First Amendment veteran Floyd Abrams of Cahill, Gordon & Reindel is representing the tobacco companies, which include R.J. Reynolds Tobacco Co., Lorillard Inc., Commonwealth Brands, Inc., Liggett Group LLC, and Santa Fe Natural Tobacco Company Inc.
"It violates the First Amendment to require the manufacturer of a lawful product to be required to use half of its package essentially to urge people not to buy the product," Abrams said in a phone interview this morning. "The issue is whether the government can do that and we think that the First Amendment bars anything like that sort of compelled speech."
A spokeswoman for the Food and Drug Administration said the agency does not comment on pending litigation.

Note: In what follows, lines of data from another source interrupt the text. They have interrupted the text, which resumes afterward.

File: src/design/mmu_pkg.sv
package mmu_pkg;

	// ------------------------------------------------------------------------
	// field positions
	// ------------------------------------------------------------------------
	localparam int PPN_W = 20;
	localparam int VPN_W = 10;
	localparam int PAGE_OFFSET_BITS = 12;
	localparam int SATP_MODE_BIT = 31;
	localparam int PTE_V_BIT = 0;
	// ppn field starts above the flag bits
	localparam int PTE_PPN_LSB = 10;

	// ------------------------------------------------------------------------
	// bus and translation types
	// ------------------------------------------------------------------------
	typedef logic [31:0] addr_t;
	typedef logic [31:0] data_t;
	typedef logic [3:0] strb_t;
	typedef logic [PPN_W-1:0] ppn_t;
	typedef logic [VPN_W-1:0] vpn_t;

	// response code carried with every answer
	typedef enum logic [1:0] {
		RESP_OK = 2'd0,
		RESP_PAGE_FAULT = 2'd1,
		RESP_BUS_ERROR = 2'd2
	} resp_t;

endpackage

File: src/design/mem_bus_if.sv
`timescale 1ns/1ps

interface mem_bus_if import mmu_pkg::*; ();

	// request channel
	logic req_valid;
	logic req_ready;
	addr_t req_addr;
	logic req_we;
	data_t req_wdata;
	strb_t req_wstrb;

	// response channel
	logic rsp_valid;
	logic rsp_ready;
	data_t rsp_rdata;
	resp_t rsp_resp;

	modport master (
		output req_valid, req_addr, req_we, req_wdata, req_wstrb, rsp_ready,
		input req_ready, rsp_valid, rsp_rdata, rsp_resp
	);

	modport slave (
		input req_valid, req_addr, req_we, req_wdata, req_wstrb, rsp_ready,
		output req_ready, rsp_valid, rsp_rdata, rsp_resp
	);

endinterface

File: src/design/sv32_mmu.sv
`timescale 1ns/1ps

module sv32_mmu import mmu_pkg::*; (
	input logic clk,
	input logic rst,
	input data_t satp,
	mem_bus_if.slave cpu,
	mem_bus_if.master mem
);

	typedef enum logic [3:0] {
		IDLE,
		PTE1_REQ,
		PTE1_RSP,
		PTE2_REQ,
		PTE2_RSP,
		DATA_REQ,
		DATA_RSP,
		DONE,
		FORWARD
	} mmu_state_t;

	mmu_state_t state;
	ppn_t root_q;
	ppn_t pte_ppn_q;
	data_t rdata_q;
	resp_t resp_q;

	logic fwd;
	vpn_t vpn1;
	vpn_t vpn0;
	logic [PAGE_OFFSET_BITS-1:0] page_off;
	addr_t pte1_addr;
	addr_t pte2_addr;
	addr_t paddr;
	ppn_t rsp_ppn;
	logic pte_valid;
	logic pte_bad;

	// ------------------------------------------------------------------------
	// address formation
	// ------------------------------------------------------------------------
	assign vpn1 = cpu.req_addr[PAGE_OFFSET_BITS + VPN_W +: VPN_W];
	assign vpn0 = cpu.req_addr[PAGE_OFFSET_BITS +: VPN_W];
	assign page_off = cpu.req_addr[PAGE_OFFSET_BITS-1:0];

	assign pte1_addr = {root_q, vpn1, 2'b00};
	assign pte2_addr = {pte_ppn_q, vpn0, 2'b00};
	// upper ppn bits dropped, 32-bit physical space
	assign paddr = {pte_ppn_q, page_off};

	assign rsp_ppn = mem.rsp_rdata[PTE_PPN_LSB +: PPN_W];
	assign pte_valid = mem.rsp_rdata[PTE_V_BIT];
	assign pte_bad = (mem.rsp_resp != RESP_OK) || !pte_valid;

	// bare mode passes straight through, already in idle
	assign fwd = (state == FORWARD) || (state == IDLE && !satp[SATP_MODE_BIT]);

	// ------------------------------------------------------------------------
	// channel steering
	// ------------------------------------------------------------------------
	always_comb begin
		mem.req_valid = 1'b0;
		mem.req_addr = pte1_addr;
		mem.req_we = 1'b0;
		mem.req_wdata = cpu.req_wdata;
		mem.req_wstrb = cpu.req_wstrb;
		mem.rsp_ready = 1'b0;
		cpu.req_ready = 1'b0;
		cpu.rsp_valid = 1'b0;
		cpu.rsp_rdata = rdata_q;
		cpu.rsp_resp = resp_q;
		if (fwd) begin
			mem.req_valid = cpu.req_valid;
			mem.req_addr = cpu.req_addr;
			mem.req_we = cpu.req_we;
			mem.rsp_ready = cpu.rsp_ready;
			cpu.req_ready = mem.req_ready;
			cpu.rsp_valid = mem.rsp_valid;
			cpu.rsp_rdata = mem.rsp_rdata;
			cpu.rsp_resp = mem.rsp_resp;
		end else begin
			case (state)
				PTE1_REQ: begin
					mem.req_valid = 1'b1;
				end
				PTE2_REQ: begin
					mem.req_valid = 1'b1;
					mem.req_addr = pte2_addr;
				end
				DATA_REQ: begin
					mem.req_valid = 1'b1;
					mem.req_addr = paddr;
					mem.req_we = cpu.req_we;
				end
				PTE1_RSP, PTE2_RSP, DATA_RSP: begin
					mem.rsp_ready = 1'b1;
				end
				DONE: begin
					cpu.req_ready = 1'b1;
					cpu.rsp_valid = 1'b1;
				end
				default: begin
				end
			endcase
		end
	end

	// ------------------------------------------------------------------------
	// walk state machine
	// ------------------------------------------------------------------------
	always_ff @(posedge clk) begin
		if (rst) begin
			state <= IDLE;
		end else begin
			case (state)
				IDLE: begin
					if (cpu.req_valid) begin
						state <= satp[SATP_MODE_BIT] ? PTE1_REQ : FORWARD;
					end
				end
				FORWARD: begin
					if (mem.rsp_valid && cpu.rsp_ready) begin
						state <= IDLE;
					end
				end
				PTE1_REQ: begin
					if (mem.req_ready) begin
						state <= PTE1_RSP;
					end
				end
				PTE1_RSP: begin
					if (mem.rsp_valid) begin
						state <= pte_bad ? DONE : PTE2_REQ;
					end
				end
				PTE2_REQ: begin
					if (mem.req_ready) begin
						state <= PTE2_RSP;
					end
				end
				PTE2_RSP: begin
					if (mem.rsp_valid) begin
						state <= pte_bad ? DONE : DATA_REQ;
					end
				end
				DATA_REQ: begin
					if (mem.req_ready) begin
						state <= DATA_RSP;
					end
				end
				DATA_RSP: begin
					if (mem.rsp_valid) begin
						state <= DONE;
					end
				end
				DONE: begin
					if (cpu.rsp_ready) begin
						state <= IDLE;
					end
				end
				default: begin
					state <= IDLE;
				end
			endcase
		end
	end

	// root, pte and answer registers
	always_ff @(posedge clk) begin
		case (state)
			IDLE: begin
				root_q <= satp[PPN_W-1:0];
			end
			PTE1_RSP, PTE2_RSP: begin
				if (mem.rsp_valid) begin
					pte_ppn_q <= rsp_ppn;
					rdata_q <= '0;
					// a bus error wins over the fault
					resp_q <= (mem.rsp_resp != RESP_OK) ? mem.rsp_resp : RESP_PAGE_FAULT;
				end
			end
			DATA_RSP: begin
				if (mem.rsp_valid) begin
					rdata_q <= mem.rsp_rdata;
					resp_q <= mem.rsp_resp;
				end
			end
			default: begin
			end
		endcase
	end

	// ------------------------------------------------------------------------
	// checks
	// ------------------------------------------------------------------------
	a_req_addr_stable: assert property (@(posedge clk) disable iff (rst)
		cpu.req_valid && !cpu.req_ready |=> $stable(cpu.req_addr));

	a_rsp_state: assert property (@(posedge clk) disable iff (rst)
		cpu.rsp_valid |-> (state == DONE || state == FORWARD));

endmodule

File: src/flat_wrapper.sv
// flat-port wrapper written by rule: the top's interface ports become plain ports
module sv32_mmu_flat import mmu_pkg::*;
  (clk, rst, satp, cpu_req_valid, cpu_req_addr, cpu_req_we, cpu_req_wdata, cpu_req_wstrb, cpu_rsp_ready, cpu_req_ready, cpu_rsp_valid, cpu_rsp_rdata, cpu_rsp_resp, mem_req_valid, mem_req_addr, mem_req_we, mem_req_wdata, mem_req_wstrb, mem_rsp_ready, mem_req_ready, mem_rsp_valid, mem_rsp_rdata, mem_rsp_resp);
  mem_bus_if cpu_i ();
  mem_bus_if mem_i ();
  input logic clk;
  input logic rst;
  input data_t satp;
  input wire logic [$bits(cpu_i.req_valid)-1:0] cpu_req_valid;
  input wire logic [$bits(cpu_i.req_addr)-1:0] cpu_req_addr;
  input wire logic [$bits(cpu_i.req_we)-1:0] cpu_req_we;
  input wire logic [$bits(cpu_i.req_wdata)-1:0] cpu_req_wdata;
  input wire logic [$bits(cpu_i.req_wstrb)-1:0] cpu_req_wstrb;
  input wire logic [$bits(cpu_i.rsp_ready)-1:0] cpu_rsp_ready;
  output wire logic [$bits(cpu_i.req_ready)-1:0] cpu_req_ready;
  output wire logic [$bits(cpu_i.rsp_valid)-1:0] cpu_rsp_valid;
  output wire logic [$bits(cpu_i.rsp_rdata)-1:0] cpu_rsp_rdata;
  output wire logic [$bits(cpu_i.rsp_resp)-1:0] cpu_rsp_resp;
  output wire logic [$bits(mem_i.req_valid)-1:0] mem_req_valid;
  output wire logic [$bits(mem_i.req_addr)-1:0] mem_req_addr;
  output wire logic [$bits(mem_i.req_we)-1:0] mem_req_we;
  output wire logic [$bits(mem_i.req_wdata)-1:0] mem_req_wdata;
  output wire logic [$bits(mem_i.req_wstrb)-1:0] mem_req_wstrb;
  output wire logic [$bits(mem_i.rsp_ready)-1:0] mem_rsp_ready;
  input wire logic [$bits(mem_i.req_ready)-1:0] mem_req_ready;
  input wire logic [$bits(mem_i.rsp_valid)-1:0] mem_rsp_valid;
  input wire logic [$bits(mem_i.rsp_rdata)-1:0] mem_rsp_rdata;
  input wire logic [$bits(mem_i.rsp_resp)-1:0] mem_rsp_resp;
  assign cpu_i.req_valid = cpu_req_valid;
  assign cpu_i.req_addr = cpu_req_addr;
  assign cpu_i.req_we = cpu_req_we;
  assign cpu_i.req_wdata = cpu_req_wdata;
  assign cpu_i.req_wstrb = cpu_req_wstrb;
  assign cpu_i.rsp_ready = cpu_rsp_ready;
  assign cpu_req_ready = cpu_i.req_ready;
  assign cpu_rsp_valid = cpu_i.rsp_valid;
  assign cpu_rsp_rdata = cpu_i.rsp_rdata;
  assign cpu_rsp_resp = cpu_i.rsp_resp;
  assign mem_req_valid = mem_i.req_valid;
  assign mem_req_addr = mem_i.req_addr;
  assign mem_req_we = mem_i.req_we;
  assign mem_req_wdata = mem_i.req_wdata;
  assign mem_req_wstrb = mem_i.req_wstrb;
  assign mem_rsp_ready = mem_i.rsp_ready;
  assign mem_i.req_ready = mem_req_ready;
  assign mem_i.rsp_valid = mem_rsp_valid;
  assign mem_i.rsp_rdata = mem_rsp_rdata;
  assign mem_i.rsp_resp = mem_rsp_resp;
  sv32_mmu u_core (.clk(clk), .rst(rst), .satp(satp), .cpu(cpu_i), .mem(mem_i));
endmodule
File: config.mk
export PLATFORM = sky130hd
export DESIGN_NAME = sv32_mmu_flat
export DESIGN_NICKNAME = d
export VERILOG_FILES = /design/src/design/mmu_pkg.sv /design/src/design/mem_bus_if.sv /design/src/design/sv32_mmu.sv /design/src/flat_wrapper.sv
export SDC_FILE = /design/constraint.sdc
export NUM_CORES = 1
export LEC_CHECK = 0
export BUFFER_PORTS_ARGS = -buffer_cell sky130_fd_sc_hd__buf_2
export CELL_PAD_IN_SITES_DETAIL_PLACEMENT = 1
export CELL_PAD_IN_SITES_GLOBAL_PLACEMENT = 1
export CORE_UTILIZATION = 35
export DETAILED_ROUTE_END_ITERATION = 12
export PLACE_DENSITY = 0.89
export SLEW_MARGIN = 20
export SYNTH_ARGS = -nofsm -noshare
export SYNTH_HDL_FRONTEND = slang
export SYNTH_SLANG_ARGS = --single-unit
File: constraint.sdc
create_clock -name clk -period 4.55 [get_ports clk]
set_clock_uncertainty 0.15 [all_clocks]
set_input_delay 0.91 -clock clk [delete_from_list [all_inputs] [get_ports clk]]
set_output_delay 0.91 -clock clk [all_outputs]
set_load 0.02 [all_outputs]
==> metrics.md, run 1 <==
| Metric | Value |
|---|---|
| Status | complete, no violations |
| Layout cell share with drive strength beyond 1 | 47.2% |
| Slew margin rel. | 27.1% |
| DRT met1 WL | between 5000 and 6000 um |
| CP Class | flop to primary output |
| DRT iter0 DRCs | 170 |
| CTS Sinks | between 70 and 80 |
| Hpwl dp | between 10000 and 15000 um |
| Setup TNS | 0 ns |
| Post-CTS Setup Repair Bufs | 0 |
| DRC | 0 |
| Vias in the first global route | 3439 |
| Setup WS pre-CTS | 1.06 ns |
| Mapped Nets | around 500 |
| Number of distinct library cells after synthesis | 45 |
| Fin. max-slew vios | 0 |
| Post-route ant nets | 0 |
| Detail Route met3 WL | 907 um |
| Commonest cells post-synth | edfxtp_1, buf_4, and2_1, mux2_2, nand2_1 |
| Synth top area share | 51.3% |
| P per Cell Area | 713 nW/um2 |
| Number of synthesis warnings | 0 |
| CTS tree | built |
| Io pins | between 200 and 250 |
| Max layer used | met4 |
| Mapped Area | ~4300 um2 |
| Ys async rst share | 0% |
| Die Span X | roughly 110 um |
| Post-synth EDFFs | 74 |
| Post-synth top area cell | edfxtp_1 |
| Die Y-Extent | 113 um |
| Fin crit period | 3.65 ns |
| DRT Pass-1 Iters | 4 |
| GRT Total Usage | between 20 and 25% |
| # setup viols final | 0 |
| Largest net degree at the start of global routing | 49 |
| Hold Vio Cnt, Final | 0 |
| Vias/cell | a little over 5 |
| Syn Inst Count | 361 |
| Mux contribution to synthesized area | 13.7% |
| Port-buffer cells | 164 |
| Area delta synth->final | 22.9% |
| Max-Cap Viols | 0 |
| CTS Hold Bufs | 0 |
| XOR/XNOR Fraction of Synth Area | 0.202% |
| Type of the most critical hold path | flop to flop |
| Top FF cell, synth | edfxtp_1 |
| Core Area | 12100 um2 |
| CTS clock-pin slew for the worst setup and hold paths | 0.06 ns |
| Register bit total from synthesis | between 70 and 80 |
| GPL Wtd Cong | around 0.81 |
| Worst Setup End Kind | primary output |
| Most common cell in the synthesized netlist | edfxtp_1 |
| Top cells by area, synth | edfxtp_1, mux2_2, buf_4 |
| Worst setup SP type | flop |
| Met2 wire len | 6980 um |
| Global route overflow | 0 |
| Detailed Route WL | 13200 um |
| Compound-Gate Fraction of Synth Area | 12.0% |
| Wire length per cell | around 20 um |
| WP data arrival | 2.59 ns |
| Syn avg cell area | 12.0 um2 |
| Site Rows | 40 |
| Fmax | 0.274 GHz |
| DIE AREA | 12800 um2 |
| Final WS setup | between 0.9 and 1 ns |
| Via count | around 3300 |
| Clk buf depth | 2 |
| Seq/Total Area, Yosys | 53.1% |
| H-tree Lvls | 3 |
| RSZ-0062 raised after global routing | no |
| Synth Area in Simple Gates | roughly an eighth |
| Max rail drop VDD | 0.303 mV |
| Initial antenna violation count | 0 |
| Number of diodes | 0 |
| Largest family of logic cells by synthesized area | multiplexers |
| Fill cells | 1344 |
| Worst-Skew Late Latency | between 0.3 and 0.4 ns |
| Synth Area in Adders | 0% |
| Initial Utilization | 35.9% |
| CTS resizes | 0 |
| Layout Nets | between 600 and 700 |
| Largest fanout on the critical path | 27 |
| Slew of the pin with the lowest slew margin | 1.09 ns |
| Period utilization | between 80% and 90% |
| TritonCTS Buffers | 9 |
| Pleak | 0.00233 uW |
| Critical path required time | 3.49 ns |
| Root Buffer | clkbuf_16 |
| First-pass GRT wire length | roughly 20000 um |
## stage by stage
| step | total power [uW] | cells | hold WS, ns | cell area [um2] | util [%] |
|---|---|---|---|---|---|
| global placement | 3060 | 638 | 0.513 | 5040 | 41.8 |
| detailed placement | 3140 | 638 | 0.550 | 5040 | 41.8 |
| finish | 3790 | 653 | 0.589 | 5320 | 44.1 |
| floorplan | 2520 | 361 | 0.487 | 4330 | - |
| CTS | 3840 | 653 | 0.562 | 5320 | 44.1 |
| global route | 4010 | 653 | 0.592 | 5320 | 44.1 |
## power by group
| part | leakage [uW] | internal, uW | switching [uW] |
|---|---|---|---|
| Clock | 0.000136 | 418 | 272 |
| Combinational | 0.00144 | 699 | 1250 |
| Sequential | 0.000749 | 1030 | 130 |
## layer usage
layer	track usage, %	up-vias
li1	-	1545
met1	23.3	1595
met2	38.0	166
met3	6.05	16
met4	5.79	0
met5	0	-
## worst max-delay path, stage by stage, from the launching register on
cell and delay [ns]:
dfxtp_1 1.01, nor2b_1 0.44, nand2_1 0.10, a21oi_1 0.15
buf_4 0.22, o2bb2ai_1 0.14, buf_2 0.19
## layout make-up
class                   instances  area (um2)  area share, %
clock inverters                 5        51.3          0.964
clock buffers                  10         229           4.30
multi-input cells             220        1660           31.1
flip-flops and latches         78        2300           43.2
repair buffers                170         866           16.3
inverters                       2        7.51          0.141
well taps                     168         210           3.95
## worst paths after layout
| check | cells past startpoint | slack, ns | end | startpoint |
|---|---|---|---|---|
| min | 2 | 0.59 | u_core.state[3] | u_core.state[3] |
| min reg2reg | 2 | 0.59 | u_core.state[3] | u_core.state[3] |
| max | 6 | 0.90 | mem_req_addr[10] | u_core.state[2] |
| max reg2reg | 2 | 1.73 | u_core.rdata_q[23] | u_core.state[1] |
## cells by family (layout without fill, tap and decap cells)
logic type	after synthesis	in the layout
muxes	55	55
AOI/OAI and AO/OA	72	72
buffers and inverters	63	187
xor gates and xnor gates	1	1
DFF	78	78
and+or+nand+nor	92	92
## cell usage in the layout, fill, tap and decap left out, types with 3 or more instances in the layout
master,count
buf_2,164
mux2_2,35
nand2_1,30
edfxtp_1,74
o2bb2ai_1,10
mux2i_1,20
nor2_1,4
nor2b_1,3
buf_4,6
clkbuf_16,9
a22o_1,10
nor3_1,3
a22oi_1,10
and2_1,35
o21ai_0,22
dfxtp_1,4
a21oi_1,4
## sequential cells by signal (all words and copies together), names as in the netlist
name / count
u_core.resp_q: 2
u_core.rdata_q: 32
u_core.root_q: 20
u_core.pte_ppn_q: 20
u_core.state: 4
No activity file was read; power rests on OpenSTA's default activity.
==> run 2, diff against run 1 <==
CORE_UTILIZATION = 30   (was 35)
PLACE_DENSITY = 0.82   (was 0.89)
clock period = 3.3 ns   (was 4.55 ns; I/O delays follow)
==> metrics.md, run 2 (synthesis results as in run 1) <==
| Metric | Value |
|---|---|
| DRT iter0 DRCs | 78 |
| Max-Cap Viols | 0 |
| Hold Vio Cnt, Final | 0 |
| Biggest regs | u_core.rdata_q x32, u_core.pte_ppn_q x20, u_core.root_q x20 |
| Area delta synth->final | 26.0% |
| Vias in the first global route | 3503 |
| DIE AREA | between 10000 and 15000 um2 |
| Largest fanout on the critical path | 48 |
| Fill cells | ~1600 |
| Register bank with the most flops | u_core.rdata_q |
| Site Rows | 43 |
| Hpwl dp | slightly above 10000 um |
| P per Cell Area | 998 nW/um2 |
| GPL Wtd Cong | 0.817 |
| Core Area | between 10000 and 15000 um2 |
| CTS resizes | 0 |
| Fin crit period | 3.11 ns |
| Layout cell share with drive strength beyond 1 | 48.4% |
| Initial Utilization | 31.0% |
| CTS Hold Bufs | 0 |
| Most frequent cells in the layout | buf_2, edfxtp_1, and2_1, mux2_2, nand2_1 |
| Wire length per cell | 19.7 um |
| RSZ-0062 raised after global routing | no |
| TritonCTS Buffers | 9 |
| Number of diodes | 0 |
| Most common cell after layout, fill and taps aside | buf_2 |
| CTS clock-pin slew for the worst setup and hold paths | ~0.06 ns |
| Worst setup SP type | flop |
| R2R depth | 5 |
| Post-route ant nets | 0 |
| WP data arrival | approximately 2.3 ns |
| CTS Sinks | 78 |
| GRT Total Usage | ~18% |
| Number of flip-flops in the largest register | 32 |
| Setup TNS | 0 ns |
| DRC | 0 |
| H-tree Lvls | 3 |
| Worst-Skew Late Latency | 0.33 ns |
| Layout Nets | 630 |
| Global route overflow | 0 |
| Reg-to-reg startpoint | u_core.state[2] |
| Clk buf depth | 2 |
| Initial antenna violation count | 0 |
| Critical path required time | around 2.5 ns |
| Fmax | about 0.32 GHz |
| Worst Setup End Kind | primary output |
| Largest net degree at the start of global routing | 49 |
| Overall Power | 5450 uW |
| Crit path launch | u_core.state[3] |
| Period utilization | 94.4% |
| Port-buffer cells | 164 |
| First-pass GRT wire length | 19600 um |
| Io pins | 248 |
| Slew margin rel. | 53.1% |
| Type of the most critical hold path | input pin to flop |
| Max rail drop VDD | 0.379 mV |
| Post-CTS Setup Repair Bufs | 0 |
| # setup viols final | 0 |
| Slew of the pin with the lowest slew margin | about 0.7 ns |
| Root Buffer | clkbuf_16 |
| Fin. max-slew vios | 0 |
| CP Class | flop to primary output |
| Status | complete, no violations |
| Vias/cell | 4.95 |
| Detailed Route WL | 13300 um |
| Via count | around 3300 |
| Die Span X | ~120 um |
| Pleak | 0.00240 uW |
| Die Y-Extent | ~120 um |
| CTS tree | built |
| DRT Pass-1 Iters | 4 |
| Hold-critical path depth | 1 |
| Hold path startpoint | satp[4] |
[run 2: changes by cell type in the layout (fill, tap and decap cells not counted), sizes merged]
cell	previous run	this run
buf	170	178
bufinv	1	2
clkbuf	10	9
inv	2	3
[run 2: layout make-up]
cell class	instances	area (um2)	area share, %
Clock buffer	9	225	4.12
Clock inverter	7	97.6	1.79
Inverter	2	7.51	0.137
Multi-Input combinational cell	220	1650	30.2
Sequential cell	78	2300	42.2
Tap cell	180	225	4.12
Timing Repair Buffer	178	951	17.4
[run 2: final timing paths]
path                  endpoint  slack (ns)
max          cpu_rsp_rdata[14]        0.19
min           u_core.root_q[4]        0.35
max reg2reg   u_core.resp_q[0]        1.35
min reg2reg    u_core.state[2]        0.50
[run 2: through the flow]
stage	util [%]	cells	cell area [um2]	hold WS, ns	setup WS (ns)
floorplan	-	361	4330	0.487	0.410
global placement	36.7	658	5140	0.514	0.428
detailed placement	36.7	658	5140	0.537	0.377
CTS	39.0	674	5460	0.335	0.164
global route	39.0	674	5460	0.333	0.00513
finish	39.0	674	5460	0.350	0.186
[run 2: critical path: stages, from the launching register on]
cell and delay [ns]:
dfxtp_1 0.61, nor2b_1 0.19, nor4_4 0.31, buf_12 0.28, mux2_2 0.37, buf_2 0.16
[run 2: layer usage]
layer  vias up  track usage (%)  part of all wire, %
met4         0             7.32                  2.6
met2       151             31.1                   50
li1       1557                -                    -
met3        31             4.92                  7.5
met1      1597             20.6                   39
met5         -                0                    0
[run 2: power by group]
group          switching, uW  internal, uW  leakage (uW)
logic                   1810          1050       0.00149
registers                101          1420      0.000749
clock network            405           665      0.000154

In the complaint, filed in U.S. District Court for the District of Columbia, the companies note that they've never brought a legal challenge before against regulations requiring written warnings to be printed on cigarette packages and ads.
The difference between the traditional warnings and the new ones, they argue, is that the former represent "uncontroversial factual information," while the latter "cross the line into governmental anti-smoking advocacy."
Under the Family Smoking Prevention and Tobacco Control Act of 2009, the FDA created nine new written warnings that list a phone number for a quitting hotline and are accompanied by color pictures, including a side-by-side comparison of diseased and non-diseased lungs, a man with a hole in his throat and a body on an autopsy table.
The new regulations will go into effect in September 2012. In unveiling the new warnings in June, the agency said that the new warnings were needed to encourage adults to quit smoking and prevent children from starting. "These labels are frank, honest and powerful depictions of the health risks of smoking," Health and Human Services Secretary Kathleen Sebelius said in the statement.
The plaintiffs' legal team also includes attorneys from Jones Day, Latham & Watkins, Covington & Burling and O'Melveny & Myers. The case has been assigned to U.S. District Judge Richard Leon.